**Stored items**
--- START ---

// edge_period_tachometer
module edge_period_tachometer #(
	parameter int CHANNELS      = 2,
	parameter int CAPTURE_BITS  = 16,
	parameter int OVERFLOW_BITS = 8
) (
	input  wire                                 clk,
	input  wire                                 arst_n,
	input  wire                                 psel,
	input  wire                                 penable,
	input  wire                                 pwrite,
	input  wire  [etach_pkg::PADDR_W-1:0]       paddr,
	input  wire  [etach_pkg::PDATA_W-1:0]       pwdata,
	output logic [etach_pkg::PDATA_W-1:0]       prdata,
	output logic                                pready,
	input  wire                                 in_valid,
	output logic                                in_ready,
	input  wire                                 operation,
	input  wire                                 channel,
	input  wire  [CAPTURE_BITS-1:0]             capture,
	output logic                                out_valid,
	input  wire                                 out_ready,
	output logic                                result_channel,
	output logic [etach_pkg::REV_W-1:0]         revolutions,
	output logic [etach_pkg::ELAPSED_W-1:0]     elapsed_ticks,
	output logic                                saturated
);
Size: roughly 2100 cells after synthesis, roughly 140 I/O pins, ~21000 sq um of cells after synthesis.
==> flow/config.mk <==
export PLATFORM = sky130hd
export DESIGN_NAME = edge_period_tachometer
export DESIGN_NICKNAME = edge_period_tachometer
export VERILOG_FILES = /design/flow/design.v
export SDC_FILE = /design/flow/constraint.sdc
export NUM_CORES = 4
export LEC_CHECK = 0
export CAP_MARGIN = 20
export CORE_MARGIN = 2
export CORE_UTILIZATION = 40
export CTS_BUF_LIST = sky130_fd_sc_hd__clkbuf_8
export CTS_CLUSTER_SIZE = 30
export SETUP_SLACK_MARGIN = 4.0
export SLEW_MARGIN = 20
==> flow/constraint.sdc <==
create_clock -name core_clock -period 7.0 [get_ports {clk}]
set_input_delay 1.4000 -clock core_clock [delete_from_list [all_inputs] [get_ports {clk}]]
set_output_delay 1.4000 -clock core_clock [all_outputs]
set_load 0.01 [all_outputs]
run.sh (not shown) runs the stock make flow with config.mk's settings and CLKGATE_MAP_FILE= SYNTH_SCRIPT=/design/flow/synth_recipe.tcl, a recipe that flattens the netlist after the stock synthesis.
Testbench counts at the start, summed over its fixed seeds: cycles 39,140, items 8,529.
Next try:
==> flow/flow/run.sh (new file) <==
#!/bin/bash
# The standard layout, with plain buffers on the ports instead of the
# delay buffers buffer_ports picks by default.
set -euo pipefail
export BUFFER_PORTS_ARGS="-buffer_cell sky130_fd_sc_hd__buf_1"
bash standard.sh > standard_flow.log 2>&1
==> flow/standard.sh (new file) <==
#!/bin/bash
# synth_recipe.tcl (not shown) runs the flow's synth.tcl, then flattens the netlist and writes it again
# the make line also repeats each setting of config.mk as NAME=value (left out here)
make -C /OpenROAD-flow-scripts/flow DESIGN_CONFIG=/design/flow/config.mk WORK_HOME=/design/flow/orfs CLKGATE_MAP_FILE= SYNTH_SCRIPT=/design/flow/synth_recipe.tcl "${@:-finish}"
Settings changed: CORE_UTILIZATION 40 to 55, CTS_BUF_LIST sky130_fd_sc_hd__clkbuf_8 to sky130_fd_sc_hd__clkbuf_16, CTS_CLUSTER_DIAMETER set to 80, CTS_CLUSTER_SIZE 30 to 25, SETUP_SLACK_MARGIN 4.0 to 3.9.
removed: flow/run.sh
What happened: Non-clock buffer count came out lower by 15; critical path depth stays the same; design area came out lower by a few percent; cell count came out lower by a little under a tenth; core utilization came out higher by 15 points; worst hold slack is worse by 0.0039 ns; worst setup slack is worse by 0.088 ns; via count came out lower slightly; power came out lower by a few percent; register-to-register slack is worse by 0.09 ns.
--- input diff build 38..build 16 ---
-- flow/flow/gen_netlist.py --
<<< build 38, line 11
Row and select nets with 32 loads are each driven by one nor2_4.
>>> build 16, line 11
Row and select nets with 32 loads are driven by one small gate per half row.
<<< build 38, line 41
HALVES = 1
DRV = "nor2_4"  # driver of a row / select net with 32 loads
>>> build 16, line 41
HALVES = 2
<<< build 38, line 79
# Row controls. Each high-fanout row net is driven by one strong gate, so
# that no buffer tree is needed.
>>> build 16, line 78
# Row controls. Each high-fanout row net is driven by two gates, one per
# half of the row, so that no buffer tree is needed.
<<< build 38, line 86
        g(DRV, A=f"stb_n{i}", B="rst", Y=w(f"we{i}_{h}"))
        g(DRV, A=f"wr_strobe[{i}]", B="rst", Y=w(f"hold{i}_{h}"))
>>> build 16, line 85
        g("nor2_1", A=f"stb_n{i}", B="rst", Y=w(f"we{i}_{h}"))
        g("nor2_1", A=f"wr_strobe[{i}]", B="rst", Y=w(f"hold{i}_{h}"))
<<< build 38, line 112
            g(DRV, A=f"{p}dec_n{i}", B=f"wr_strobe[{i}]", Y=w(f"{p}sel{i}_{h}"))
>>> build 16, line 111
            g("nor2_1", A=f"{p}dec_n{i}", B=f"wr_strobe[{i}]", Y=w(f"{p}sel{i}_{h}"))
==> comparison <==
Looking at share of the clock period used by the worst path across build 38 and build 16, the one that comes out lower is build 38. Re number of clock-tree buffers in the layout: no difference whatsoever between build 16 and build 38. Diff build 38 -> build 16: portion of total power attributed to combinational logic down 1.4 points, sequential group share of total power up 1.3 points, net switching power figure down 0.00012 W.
Background: an optimization exercise with open tools, aiming at small area and a short achievable clock period. Do not read the settings as production practice. At most, simulation tests tie the RTL to the original design; equivalence was not proved. Function not checked in runs 2 to 7: the RTL went through the layout flow alone. No activity file was given, so power comes from the tool's default toggle rates.

## flow/config.mk

```make
export PLATFORM = sky130hd
export DESIGN_NAME = rx_dma_packetizer
export DESIGN_NICKNAME = rx_dma_packetizer
export VERILOG_FILES = /design/flow/design.v
export SDC_FILE = /design/flow/constraint.sdc
export NUM_CORES = 4
export LEC_CHECK = 0
export CAP_MARGIN = 20
export CORE_MARGIN = 2
export CORE_UTILIZATION = 45
export SLEW_MARGIN = 20
```

## flow/constraint.sdc

```tcl
create_clock -name core_clock -period 5.0 [get_ports {clk}]
set_input_delay 1.0000 -clock core_clock [delete_from_list [all_inputs] [get_ports {clk}]]
set_output_delay 1.0000 -clock core_clock [all_outputs]
set_load 0.01 [all_outputs]
```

--- END ---

**Task to carry out**
The response must hold only the lines above from the line with "export CORE_UTILIZATION = 40" through the line with "set_output_delay 1.4000 -clock", each copied exactly, both ends kept.

**Task answer**
export CORE_UTILIZATION = 40
export CTS_BUF_LIST = sky130_fd_sc_hd__clkbuf_8
export CTS_CLUSTER_SIZE = 30
export SETUP_SLACK_MARGIN = 4.0
export SLEW_MARGIN = 20
==> flow/constraint.sdc <==
create_clock -name core_clock -period 7.0 [get_ports {clk}]
set_input_delay 1.4000 -clock core_clock [delete_from_list [all_inputs] [get_ports {clk}]]
set_output_delay 1.4000 -clock core_clock [all_outputs]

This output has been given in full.